DataAlchemy
Transforming messy data into meaningful business and research insights—turning raw datasets into clean, actionable analyses ready for real-world impact. This repository is a curated collection of data analysis projects, showcasing workflows from raw data to clean, analysis-ready datasets with business-relevant insights.
Tech Stack Python: pandas, numpy Excel / Google Sheets Jupyter Notebooks Data Visualization: matplotlib, seaborn, plotly, Power BI Version Control: Git & GitHub
| Project | Description | Raw Dataset | Cleaned Dataset | Key Insights |
|---|---|---|---|---|
| Inventory Data Cleaning | Standardized product data, resolved duplicates, normalized formats | messy_warehouse_data.csv |
cleaned_warehouse_data.csv |
Dataset ready for reporting, dashboarding, and predictive modeling |
| Upcoming Project | Short description | Link | Link | Summary of insights |
Inventory Data Cleaning: Before vs After 🔍 Initial Data Audit & Key Issues
- Text & Categorical Fields: Inconsistent naming, casing, and whitespace → unreliable grouping and pivot tables.
- Quantity Column: Mixed types, text numerics, missing values → numeric aggregation errors.
- Price Column: Missing values, text formatting → revenue calculations distorted.
- Date Column: Mixed formats and text dates → time-based analysis blocked.
- Duplicates: Repeated Product IDs → violates entity uniqueness, inflates counts.

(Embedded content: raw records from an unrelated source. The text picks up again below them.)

$ cat config.mk
export PLATFORM = sky130hd
export DESIGN_NAME = jk_excitation_driver
export DESIGN_NICKNAME = d
export VERILOG_FILES = /design/src/rtl/jk_excitation_driver.sv
export SDC_FILE = /design/constraint.sdc
export NUM_CORES = 1
export LEC_CHECK = 0
export CAP_MARGIN = 20
export CORE_MARGIN = 4
export CORE_UTILIZATION = 53
export CTS_BUF_LIST = sky130_fd_sc_hd__clkbuf_2
export DETAILED_ROUTE_END_ITERATION = 10
export PLACE_DENSITY_LB_ADDON = 0.08
export SYNTH_ARGS = -nofsm -noshare
export SYNTH_HDL_FRONTEND = slang
export SYNTH_SLANG_ARGS = --single-unit
$ cat constraint.sdc
create_clock -name Clk -period 2.5 [get_ports Clk]
set_input_delay 0.5 -clock Clk [delete_from_list [all_inputs] [get_ports Clk]]
set_output_delay 0.5 -clock Clk [all_outputs]
set_load 0.01 [all_outputs]
$ cat src/rtl/jk_excitation_driver.sv
// jk_excitation_driver: turns a stream of desired next-Q bits into registered
// J/K excitation for an external JK flip-flop. Targets are buffered in a small
// FIFO, released one per cycle under step_en, and the flip-flop's Q is checked
// against the tracked model two edges after each step.
module jk_excitation_driver #(
    parameter int DEPTH   = 4,   // FIFO entries, power of two, >= 2
    parameter int DC_FILL = 0,   // value substituted for excitation don't-cares
    parameter int CNT_W   = 8    // width of step_cnt / err_cnt
) (
    input  logic             Clk,
    input  logic             RST_B,
    input  logic             clear,
    input  logic             tgt_bit,
    input  logic             tgt_valid,
    output logic             tgt_ready,
    input  logic             step_en,
    output logic             J,
    output logic             K,
    output logic             drv_valid,
    input  logic             Q_obs,
    output logic             mismatch,
    output logic             q_model,
    output logic [CNT_W-1:0] step_cnt,
    output logic [CNT_W-1:0] err_cnt,
    output logic             empty,
    output logic             full
);

    localparam int          AW       = $clog2(DEPTH);
    localparam logic [AW:0] FULL_CNT = DEPTH[AW:0];
    localparam logic        DC       = (DC_FILL != 0);
    localparam logic [CNT_W-1:0] CNT_MAX = {CNT_W{1'b1}};

    typedef enum logic [1:0] {
        IDLE  = 2'd0,
        DRIVE = 2'd1,
        TAIL  = 2'd2
    } state_t;

    // FIFO storage and pointers; count carries the extra bit that separates
    // full from empty when the pointers are equal.
    logic [DEPTH-1:0] mem;
    logic [AW-1:0]    wr_ptr;
    logic [AW-1:0]    rd_ptr;
    logic [AW:0]      count;

    logic   push;
    logic   pop;
    logic   head;
    logic   j_nxt;
    logic   k_nxt;
    logic   exp_q;
    logic   chk_pend;
    logic   chk_fire;
    state_t state;
    state_t state_nxt;

    assign full      = (count == FULL_CNT);
    assign empty     = (count == '0);
    assign tgt_ready = !full;

    // A push in a clear cycle is dropped; pops never bypass an empty FIFO.
    assign push = tgt_valid && !full && !clear;
    assign pop  = step_en && !empty && !clear;
    assign head = mem[rd_ptr];

    // A check only fires while the controller still considers a step in flight.
    assign chk_fire = chk_pend && (state != IDLE);

    // Excitation table lookup for the step about to be issued.
    always_comb begin
        j_nxt = 1'b0;
        k_nxt = 1'b0;
        case ({q_model, head})
            2'b00: begin j_nxt = 1'b0; k_nxt = DC;   end
            2'b01: begin j_nxt = 1'b1; k_nxt = DC;   end
            2'b10: begin j_nxt = DC;   k_nxt = 1'b1; end
            2'b11: begin j_nxt = DC;   k_nxt = 1'b0; end
            default: begin j_nxt = 1'b0; k_nxt = 1'b0; end
        endcase
    end

    // FIFO data array; contents need no reset since occupancy gates reads.
    always_ff @(posedge Clk) begin
        if (push) begin
            mem[wr_ptr] <= tgt_bit;
        end
    end

    // FIFO pointers and occupancy.
    always_ff @(posedge Clk) begin
        if (!RST_B || clear) begin
            wr_ptr <= '0;
            rd_ptr <= '0;
            count  <= '0;
        end else begin
            if (push) wr_ptr <= wr_ptr + 1'b1;
            if (pop)  rd_ptr <= rd_ptr + 1'b1;
            case ({push, pop})
                2'b10:   count <= count + 1'b1;
                2'b01:   count <= count - 1'b1;
                default: count <= count;
            endcase
        end
    end

    // Step issue: register J/K, advance the Q model, count steps.
    always_ff @(posedge Clk) begin
        if (!RST_B) begin
            J         <= 1'b0;
            K         <= 1'b0;
            drv_valid <= 1'b0;
            q_model   <= 1'b0;
            step_cnt  <= '0;
        end else if (clear) begin
            J         <= 1'b0;
            K         <= 1'b0;
            drv_valid <= 1'b0;
            q_model   <= Q_obs;   // resync to a flip-flop that may lack reset
            step_cnt  <= '0;
        end else if (pop) begin
            J         <= j_nxt;
            K         <= k_nxt;
            drv_valid <= 1'b1;
            q_model   <= head;
            if (step_cnt != CNT_MAX) step_cnt <= step_cnt + 1'b1;
        end else begin
            J         <= 1'b0;
            K         <= 1'b0;
            drv_valid <= 1'b0;
        end
    end

    // Check pipeline: arm while J/K are presented, compare one edge later
    // once the external flip-flop has clocked them in.
    always_ff @(posedge Clk) begin
        if (!RST_B || clear) begin
            chk_pend <= 1'b0;
            exp_q    <= 1'b0;
            mismatch <= 1'b0;
            err_cnt  <= '0;
        end else begin
            chk_pend <= drv_valid;
            if (drv_valid) exp_q <= q_model;
            mismatch <= chk_fire && (Q_obs != exp_q);
            if (chk_fire && (Q_obs != exp_q) && (err_cnt != CNT_MAX)) begin
                err_cnt <= err_cnt + 1'b1;
            end
        end
    end

    // Control state register.
    always_ff @(posedge Clk) begin
        if (!RST_B) begin
            state <= IDLE;
        end else begin
            state <= state_nxt;
        end
    end

    // Control next-state: DRIVE while popping, TAIL while checks drain.
    always_comb begin
        state_nxt = state;
        if (clear) begin
            state_nxt = IDLE;
        end else begin
            case (state)
                IDLE:    if (pop) state_nxt = DRIVE;
                DRIVE:   state_nxt = pop ? DRIVE : TAIL;
                TAIL: begin
                    if (pop)                         state_nxt = DRIVE;
                    else if (!drv_valid && !chk_pend) state_nxt = IDLE;
                end
                default: state_nxt = IDLE;
            endcase
        end
    end

endmodule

Cleaning Approach & Actions
- Text Normalization: Trim whitespace, unify capitalization, standardize names → reliable grouping.
- Quantity Column: Convert to numeric, median imputation → aggregation-safe.
- Price Column: Numeric coercion, median imputation → accurate financial metrics.
- Date Column: Convert text to consistent date format → time-series analysis enabled.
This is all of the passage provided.